======== EXCERPTED RECORDS ========

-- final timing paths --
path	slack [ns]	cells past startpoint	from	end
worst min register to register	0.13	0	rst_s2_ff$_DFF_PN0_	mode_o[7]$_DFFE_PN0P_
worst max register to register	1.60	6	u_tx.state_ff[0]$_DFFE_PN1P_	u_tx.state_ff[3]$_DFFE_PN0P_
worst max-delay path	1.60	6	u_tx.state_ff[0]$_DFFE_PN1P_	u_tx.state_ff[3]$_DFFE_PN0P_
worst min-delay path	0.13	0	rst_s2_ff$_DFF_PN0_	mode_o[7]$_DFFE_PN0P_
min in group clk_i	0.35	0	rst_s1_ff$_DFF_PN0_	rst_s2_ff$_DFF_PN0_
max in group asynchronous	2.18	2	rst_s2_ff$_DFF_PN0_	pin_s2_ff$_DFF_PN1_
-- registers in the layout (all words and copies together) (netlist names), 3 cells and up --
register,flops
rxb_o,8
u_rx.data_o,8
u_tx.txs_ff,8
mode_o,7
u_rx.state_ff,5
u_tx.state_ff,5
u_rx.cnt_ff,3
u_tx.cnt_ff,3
===== src/rtl/lfs_pkg.sv =====
package lfs_pkg;
	// ----------------------------------------
	// frame constants
	// ----------------------------------------
	localparam logic [5:0] LFS_ID_REQ = 6'h3c;
	localparam logic [5:0] LFS_ID_RSP = 6'h3d;
	localparam logic [7:0] LFS_APP_CMD = 8'h80;
	localparam logic [6:0] LFS_CMD_FULL = 7'h01;
	localparam logic [7:0] LFS_FILL = 8'hff;
	localparam logic [1:0] LFS_ADDR_TOP = 2'h3;
	localparam int LFS_NB = 8;
	localparam int LFS_LEDS = 3;
	localparam logic [3:0] LFS_LAST_IDX = 4'h7;
	localparam logic [3:0] LFS_CSUM_IDX = 4'h8;
	localparam logic [3:0] LFS_DERATE_FULL = 4'hf;
	// ----------------------------------------
	// led fault codes
	// ----------------------------------------
	localparam logic [2:0] LFS_LED_OK = 3'h0;
	localparam logic [2:0] LFS_LED_OPEN_RES = 3'h3;
	localparam logic [2:0] LFS_LED_OPEN_CA = 3'h5;
	localparam logic [2:0] LFS_LED_SHORT = 3'h2;
	// ----------------------------------------
	// types
	// ----------------------------------------
	typedef enum logic [2:0] {
		LFS_IDLE = 3'b001,
		LFS_RX = 3'b010,
		LFS_TX = 3'b100
	} lfs_state_e;
	typedef struct packed {
		logic mon;
		logic warn;
		logic sd;
		logic uv;
		logic [1:0] tinfo;
		logic [2:0] open_res;
		logic [2:0] open_cath;
		logic [2:0] short_gnd;
	} lfs_pins_s;
	typedef struct packed {
		lfs_state_e state;
		logic [3:0] cnt;
		logic [7:0] sum;
		logic ok;
		logic armed;
		logic [7:0][7:0] resp;
		logic [7:0] csum;
		logic [7:0] out;
	} lfs_core_s;
	typedef struct packed {
		lfs_pins_s s1;
		lfs_pins_s s2;
		logic [1:0] tx_d;
		logic [1:0] smp_d;
		logic tw;
		logic thermal_shutdown_flag;
		logic vbb;
		logic retry;
		logic [2:0] lin_err;
		logic [2:0][2:0] code;
	} lfs_latch_s;
	localparam lfs_core_s LFS_CORE_RST = '{state: LFS_IDLE, default: '0};
	// supply-reset flag comes up set: a reset just happened
	localparam lfs_latch_s LFS_LATCH_RST = '{vbb: 1'b1, default: '0};
	// classic checksum step: 8-bit add with end-around carry
	function automatic logic [7:0] lfs_add(input logic [7:0] a,
		input logic [7:0] b);
		logic [8:0] s;
		s = {1'b0, a} + {1'b0, b};
		return s[7:0] + {7'h00, s[8]};
	endfunction
endpackage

========

WHAT TO WORK ON: Please make an exact copy of every record, leaving nothing out.

EXERCISE RESPONSE:
-- final timing paths --
path	slack [ns]	cells past startpoint	from	end
worst min register to register	0.13	0	rst_s2_ff$_DFF_PN0_	mode_o[7]$_DFFE_PN0P_
worst max register to register	1.60	6	u_tx.state_ff[0]$_DFFE_PN1P_	u_tx.state_ff[3]$_DFFE_PN0P_
worst max-delay path	1.60	6	u_tx.state_ff[0]$_DFFE_PN1P_	u_tx.state_ff[3]$_DFFE_PN0P_
worst min-delay path	0.13	0	rst_s2_ff$_DFF_PN0_	mode_o[7]$_DFFE_PN0P_
min in group clk_i	0.35	0	rst_s1_ff$_DFF_PN0_	rst_s2_ff$_DFF_PN0_
max in group asynchronous	2.18	2	rst_s2_ff$_DFF_PN0_	pin_s2_ff$_DFF_PN1_
-- registers in the layout (all words and copies together) (netlist names), 3 cells and up --
register,flops
rxb_o,8
u_rx.data_o,8
u_tx.txs_ff,8
mode_o,7
u_rx.state_ff,5
u_tx.state_ff,5
u_rx.cnt_ff,3
u_tx.cnt_ff,3
===== src/rtl/lfs_pkg.sv =====
package lfs_pkg;
	// ----------------------------------------
	// frame constants
	// ----------------------------------------
	localparam logic [5:0] LFS_ID_REQ = 6'h3c;
	localparam logic [5:0] LFS_ID_RSP = 6'h3d;
	localparam logic [7:0] LFS_APP_CMD = 8'h80;
	localparam logic [6:0] LFS_CMD_FULL = 7'h01;
	localparam logic [7:0] LFS_FILL = 8'hff;
	localparam logic [1:0] LFS_ADDR_TOP = 2'h3;
	localparam int LFS_NB = 8;
	localparam int LFS_LEDS = 3;
	localparam logic [3:0] LFS_LAST_IDX = 4'h7;
	localparam logic [3:0] LFS_CSUM_IDX = 4'h8;
	localparam logic [3:0] LFS_DERATE_FULL = 4'hf;
	// ----------------------------------------
	// led fault codes
	// ----------------------------------------
	localparam logic [2:0] LFS_LED_OK = 3'h0;
	localparam logic [2:0] LFS_LED_OPEN_RES = 3'h3;
	localparam logic [2:0] LFS_LED_OPEN_CA = 3'h5;
	localparam logic [2:0] LFS_LED_SHORT = 3'h2;
	// ----------------------------------------
	// types
	// ----------------------------------------
	typedef enum logic [2:0] {
		LFS_IDLE = 3'b001,
		LFS_RX = 3'b010,
		LFS_TX = 3'b100
	} lfs_state_e;
	typedef struct packed {
		logic mon;
		logic warn;
		logic sd;
		logic uv;
		logic [1:0] tinfo;
		logic [2:0] open_res;
		logic [2:0] open_cath;
		logic [2:0] short_gnd;
	} lfs_pins_s;
	typedef struct packed {
		lfs_state_e state;
		logic [3:0] cnt;
		logic [7:0] sum;
		logic ok;
		logic armed;
		logic [7:0][7:0] resp;
		logic [7:0] csum;
		logic [7:0] out;
	} lfs_core_s;
	typedef struct packed {
		lfs_pins_s s1;
		lfs_pins_s s2;
		logic [1:0] tx_d;
		logic [1:0] smp_d;
		logic tw;
		logic thermal_shutdown_flag;
		logic vbb;
		logic retry;
		logic [2:0] lin_err;
		logic [2:0][2:0] code;
	} lfs_latch_s;
	localparam lfs_core_s LFS_CORE_RST = '{state: LFS_IDLE, default: '0};
	// supply-reset flag comes up set: a reset just happened
	localparam lfs_latch_s LFS_LATCH_RST = '{vbb: 1'b1, default: '0};
	// classic checksum step: 8-bit add with end-around carry
	function automatic logic [7:0] lfs_add(input logic [7:0] a,
		input logic [7:0] b);
		logic [8:0] s;
		s = {1'b0, a} + {1'b0, b};
		return s[7:0] + {7'h00, s[8]};
	endfunction
endpackage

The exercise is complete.